● **Task directions**
Below are the entries; return every line among them that holds the word "automatic".

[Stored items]
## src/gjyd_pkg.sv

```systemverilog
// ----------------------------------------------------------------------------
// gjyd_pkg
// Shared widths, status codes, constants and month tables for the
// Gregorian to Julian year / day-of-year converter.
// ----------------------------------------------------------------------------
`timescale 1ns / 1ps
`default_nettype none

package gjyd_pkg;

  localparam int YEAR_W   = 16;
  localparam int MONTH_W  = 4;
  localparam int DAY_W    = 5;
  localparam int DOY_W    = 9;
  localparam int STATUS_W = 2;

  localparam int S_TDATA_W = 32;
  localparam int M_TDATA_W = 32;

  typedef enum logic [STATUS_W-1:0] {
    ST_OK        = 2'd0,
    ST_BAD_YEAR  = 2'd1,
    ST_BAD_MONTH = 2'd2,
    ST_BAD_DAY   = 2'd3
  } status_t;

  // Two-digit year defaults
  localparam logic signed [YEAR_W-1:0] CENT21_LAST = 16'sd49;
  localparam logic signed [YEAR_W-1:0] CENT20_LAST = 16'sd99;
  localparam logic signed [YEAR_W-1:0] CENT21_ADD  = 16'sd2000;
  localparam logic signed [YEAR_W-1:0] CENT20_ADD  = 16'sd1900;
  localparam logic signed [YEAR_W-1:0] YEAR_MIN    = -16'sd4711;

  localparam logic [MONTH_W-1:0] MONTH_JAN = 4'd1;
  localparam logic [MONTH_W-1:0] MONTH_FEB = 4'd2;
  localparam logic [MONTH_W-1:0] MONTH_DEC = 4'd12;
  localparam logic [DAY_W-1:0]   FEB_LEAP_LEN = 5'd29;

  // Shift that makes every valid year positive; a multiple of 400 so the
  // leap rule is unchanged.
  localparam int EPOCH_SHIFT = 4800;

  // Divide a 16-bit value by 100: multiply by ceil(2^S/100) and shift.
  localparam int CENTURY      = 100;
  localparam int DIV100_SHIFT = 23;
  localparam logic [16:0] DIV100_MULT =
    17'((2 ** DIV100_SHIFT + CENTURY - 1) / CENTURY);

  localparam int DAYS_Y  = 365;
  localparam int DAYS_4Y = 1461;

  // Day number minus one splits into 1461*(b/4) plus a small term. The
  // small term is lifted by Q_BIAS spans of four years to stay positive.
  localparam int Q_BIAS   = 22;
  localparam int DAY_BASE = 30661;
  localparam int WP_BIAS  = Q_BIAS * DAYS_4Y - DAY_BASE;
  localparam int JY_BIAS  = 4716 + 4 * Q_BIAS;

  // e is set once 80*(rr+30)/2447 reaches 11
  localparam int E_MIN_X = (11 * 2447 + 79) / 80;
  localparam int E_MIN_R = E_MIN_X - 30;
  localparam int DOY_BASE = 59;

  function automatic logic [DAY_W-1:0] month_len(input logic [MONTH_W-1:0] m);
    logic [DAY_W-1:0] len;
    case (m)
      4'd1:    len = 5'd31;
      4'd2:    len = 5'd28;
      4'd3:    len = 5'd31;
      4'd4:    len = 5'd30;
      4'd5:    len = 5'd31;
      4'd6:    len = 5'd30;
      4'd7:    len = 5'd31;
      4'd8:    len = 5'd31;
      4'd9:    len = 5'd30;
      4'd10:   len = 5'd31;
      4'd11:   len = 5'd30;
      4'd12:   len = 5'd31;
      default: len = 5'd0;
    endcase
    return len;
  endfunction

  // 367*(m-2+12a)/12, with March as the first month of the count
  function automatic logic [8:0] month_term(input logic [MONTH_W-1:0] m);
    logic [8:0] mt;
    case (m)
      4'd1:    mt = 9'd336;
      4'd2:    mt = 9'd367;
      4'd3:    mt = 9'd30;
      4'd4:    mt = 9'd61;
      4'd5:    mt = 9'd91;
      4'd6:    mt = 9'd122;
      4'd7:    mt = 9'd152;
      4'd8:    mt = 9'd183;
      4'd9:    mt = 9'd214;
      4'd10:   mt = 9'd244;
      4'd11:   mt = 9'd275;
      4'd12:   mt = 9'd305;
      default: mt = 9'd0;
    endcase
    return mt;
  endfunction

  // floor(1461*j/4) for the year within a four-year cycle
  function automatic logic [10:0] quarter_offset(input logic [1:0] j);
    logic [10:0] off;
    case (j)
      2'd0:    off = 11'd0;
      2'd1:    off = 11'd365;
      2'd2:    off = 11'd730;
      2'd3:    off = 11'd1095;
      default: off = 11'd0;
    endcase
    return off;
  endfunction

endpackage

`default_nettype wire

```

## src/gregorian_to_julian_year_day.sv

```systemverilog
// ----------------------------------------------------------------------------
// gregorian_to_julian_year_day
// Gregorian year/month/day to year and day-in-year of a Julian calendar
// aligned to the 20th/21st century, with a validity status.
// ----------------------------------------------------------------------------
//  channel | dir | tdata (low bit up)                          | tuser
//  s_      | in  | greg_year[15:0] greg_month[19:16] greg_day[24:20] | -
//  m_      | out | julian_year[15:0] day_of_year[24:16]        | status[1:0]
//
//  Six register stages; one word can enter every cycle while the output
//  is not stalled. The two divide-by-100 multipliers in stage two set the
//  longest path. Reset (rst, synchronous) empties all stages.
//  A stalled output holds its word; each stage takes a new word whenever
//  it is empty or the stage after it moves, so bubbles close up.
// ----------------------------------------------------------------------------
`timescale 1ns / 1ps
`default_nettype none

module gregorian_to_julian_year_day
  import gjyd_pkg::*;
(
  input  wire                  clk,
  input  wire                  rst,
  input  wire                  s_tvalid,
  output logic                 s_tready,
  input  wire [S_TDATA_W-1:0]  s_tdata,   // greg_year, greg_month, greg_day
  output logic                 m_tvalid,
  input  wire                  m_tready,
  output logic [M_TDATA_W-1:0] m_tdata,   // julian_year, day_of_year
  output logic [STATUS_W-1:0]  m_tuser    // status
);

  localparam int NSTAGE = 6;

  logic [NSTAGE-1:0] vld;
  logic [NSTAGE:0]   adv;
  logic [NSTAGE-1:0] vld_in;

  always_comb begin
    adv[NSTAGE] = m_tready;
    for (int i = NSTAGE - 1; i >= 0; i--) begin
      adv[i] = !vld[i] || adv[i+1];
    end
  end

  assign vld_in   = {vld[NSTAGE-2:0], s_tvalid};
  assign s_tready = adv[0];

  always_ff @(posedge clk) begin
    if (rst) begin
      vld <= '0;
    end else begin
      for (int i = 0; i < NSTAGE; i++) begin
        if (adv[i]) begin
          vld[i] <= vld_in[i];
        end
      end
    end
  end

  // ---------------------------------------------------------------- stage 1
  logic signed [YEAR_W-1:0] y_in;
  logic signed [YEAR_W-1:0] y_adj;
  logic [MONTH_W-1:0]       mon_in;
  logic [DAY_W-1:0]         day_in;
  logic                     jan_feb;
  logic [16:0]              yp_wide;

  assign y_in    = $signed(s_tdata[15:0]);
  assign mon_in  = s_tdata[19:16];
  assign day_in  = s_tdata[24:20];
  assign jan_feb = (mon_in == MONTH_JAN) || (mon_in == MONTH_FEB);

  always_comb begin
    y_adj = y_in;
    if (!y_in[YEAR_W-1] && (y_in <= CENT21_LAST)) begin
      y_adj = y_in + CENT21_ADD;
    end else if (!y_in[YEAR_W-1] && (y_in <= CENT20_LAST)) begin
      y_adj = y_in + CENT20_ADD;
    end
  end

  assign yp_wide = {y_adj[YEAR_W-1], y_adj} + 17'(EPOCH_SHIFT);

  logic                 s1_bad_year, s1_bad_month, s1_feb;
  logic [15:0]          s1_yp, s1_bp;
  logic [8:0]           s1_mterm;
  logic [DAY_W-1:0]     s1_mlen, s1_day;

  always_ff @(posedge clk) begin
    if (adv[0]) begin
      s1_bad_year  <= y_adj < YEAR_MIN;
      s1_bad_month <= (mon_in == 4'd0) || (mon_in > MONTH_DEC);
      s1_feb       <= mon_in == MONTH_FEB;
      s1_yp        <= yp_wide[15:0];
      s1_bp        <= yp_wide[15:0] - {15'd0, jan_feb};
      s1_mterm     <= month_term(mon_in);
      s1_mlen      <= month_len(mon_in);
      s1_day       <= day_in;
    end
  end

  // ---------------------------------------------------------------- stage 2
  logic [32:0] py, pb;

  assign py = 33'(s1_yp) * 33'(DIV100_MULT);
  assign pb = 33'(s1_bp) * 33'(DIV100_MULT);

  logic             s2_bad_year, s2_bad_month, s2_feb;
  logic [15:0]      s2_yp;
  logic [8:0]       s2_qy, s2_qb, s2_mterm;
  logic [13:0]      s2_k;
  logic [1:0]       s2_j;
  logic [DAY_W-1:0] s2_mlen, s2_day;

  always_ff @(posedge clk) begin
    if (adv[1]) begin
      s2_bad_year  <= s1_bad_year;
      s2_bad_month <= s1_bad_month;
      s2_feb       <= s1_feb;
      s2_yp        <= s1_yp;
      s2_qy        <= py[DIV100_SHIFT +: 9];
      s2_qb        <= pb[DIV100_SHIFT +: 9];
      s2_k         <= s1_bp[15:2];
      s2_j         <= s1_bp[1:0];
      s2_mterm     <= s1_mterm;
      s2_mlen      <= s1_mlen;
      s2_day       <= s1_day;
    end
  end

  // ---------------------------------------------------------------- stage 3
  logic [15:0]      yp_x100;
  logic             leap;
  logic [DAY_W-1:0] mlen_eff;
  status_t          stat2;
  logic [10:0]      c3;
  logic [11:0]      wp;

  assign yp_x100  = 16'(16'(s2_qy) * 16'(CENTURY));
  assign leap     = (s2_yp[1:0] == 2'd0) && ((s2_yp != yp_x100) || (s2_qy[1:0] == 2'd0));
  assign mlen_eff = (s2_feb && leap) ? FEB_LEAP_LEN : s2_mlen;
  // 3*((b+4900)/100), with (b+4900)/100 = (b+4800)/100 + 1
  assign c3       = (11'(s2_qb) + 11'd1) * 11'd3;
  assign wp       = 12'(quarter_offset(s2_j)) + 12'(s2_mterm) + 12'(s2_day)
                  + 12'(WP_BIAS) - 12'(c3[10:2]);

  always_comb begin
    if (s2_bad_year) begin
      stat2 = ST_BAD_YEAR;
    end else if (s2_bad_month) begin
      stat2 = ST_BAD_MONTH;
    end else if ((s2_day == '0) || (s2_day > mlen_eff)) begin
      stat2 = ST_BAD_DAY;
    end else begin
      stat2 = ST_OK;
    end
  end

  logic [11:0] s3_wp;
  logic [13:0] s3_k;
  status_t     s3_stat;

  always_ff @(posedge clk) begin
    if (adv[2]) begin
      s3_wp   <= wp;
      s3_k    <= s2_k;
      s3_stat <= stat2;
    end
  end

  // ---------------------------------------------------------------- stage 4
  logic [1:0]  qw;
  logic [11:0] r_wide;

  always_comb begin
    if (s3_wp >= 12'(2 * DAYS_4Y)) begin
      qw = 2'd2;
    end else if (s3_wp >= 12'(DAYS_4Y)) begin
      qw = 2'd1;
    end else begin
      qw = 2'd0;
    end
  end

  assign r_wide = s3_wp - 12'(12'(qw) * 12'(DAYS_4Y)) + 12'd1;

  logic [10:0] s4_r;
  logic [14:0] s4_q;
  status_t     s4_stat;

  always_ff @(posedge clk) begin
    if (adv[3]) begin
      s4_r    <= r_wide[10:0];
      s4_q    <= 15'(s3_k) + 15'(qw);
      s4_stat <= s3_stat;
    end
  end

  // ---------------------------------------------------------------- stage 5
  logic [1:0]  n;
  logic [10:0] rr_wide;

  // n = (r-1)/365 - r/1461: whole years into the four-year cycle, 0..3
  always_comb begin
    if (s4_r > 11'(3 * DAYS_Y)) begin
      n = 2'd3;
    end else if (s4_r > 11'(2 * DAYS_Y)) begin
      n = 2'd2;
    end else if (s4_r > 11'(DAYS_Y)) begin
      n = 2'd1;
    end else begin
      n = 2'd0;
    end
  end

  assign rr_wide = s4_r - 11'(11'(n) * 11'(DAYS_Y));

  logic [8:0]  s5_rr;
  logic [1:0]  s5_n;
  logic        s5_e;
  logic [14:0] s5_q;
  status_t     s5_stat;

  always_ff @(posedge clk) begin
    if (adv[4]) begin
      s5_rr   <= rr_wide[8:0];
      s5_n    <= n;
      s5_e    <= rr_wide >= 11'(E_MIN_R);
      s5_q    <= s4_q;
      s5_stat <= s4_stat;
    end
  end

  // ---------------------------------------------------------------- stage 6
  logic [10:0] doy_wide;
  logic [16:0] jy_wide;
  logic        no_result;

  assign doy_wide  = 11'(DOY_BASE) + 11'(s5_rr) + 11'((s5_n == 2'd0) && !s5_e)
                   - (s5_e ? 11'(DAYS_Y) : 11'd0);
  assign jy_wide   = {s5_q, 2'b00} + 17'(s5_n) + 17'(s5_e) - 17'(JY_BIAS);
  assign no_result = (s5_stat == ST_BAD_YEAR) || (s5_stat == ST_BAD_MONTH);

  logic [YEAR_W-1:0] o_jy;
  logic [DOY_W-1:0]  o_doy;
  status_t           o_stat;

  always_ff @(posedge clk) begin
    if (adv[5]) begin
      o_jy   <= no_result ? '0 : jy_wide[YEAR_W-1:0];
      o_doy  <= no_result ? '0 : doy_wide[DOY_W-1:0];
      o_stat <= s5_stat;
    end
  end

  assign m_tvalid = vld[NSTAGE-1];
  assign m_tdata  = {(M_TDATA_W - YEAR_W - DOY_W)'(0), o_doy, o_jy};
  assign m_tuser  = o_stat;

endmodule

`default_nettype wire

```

● **Answer space**
  function automatic logic [DAY_W-1:0] month_len(input logic [MONTH_W-1:0] m);
  function automatic logic [8:0] month_term(input logic [MONTH_W-1:0] m);
  function automatic logic [10:0] quarter_offset(input logic [1:0] j);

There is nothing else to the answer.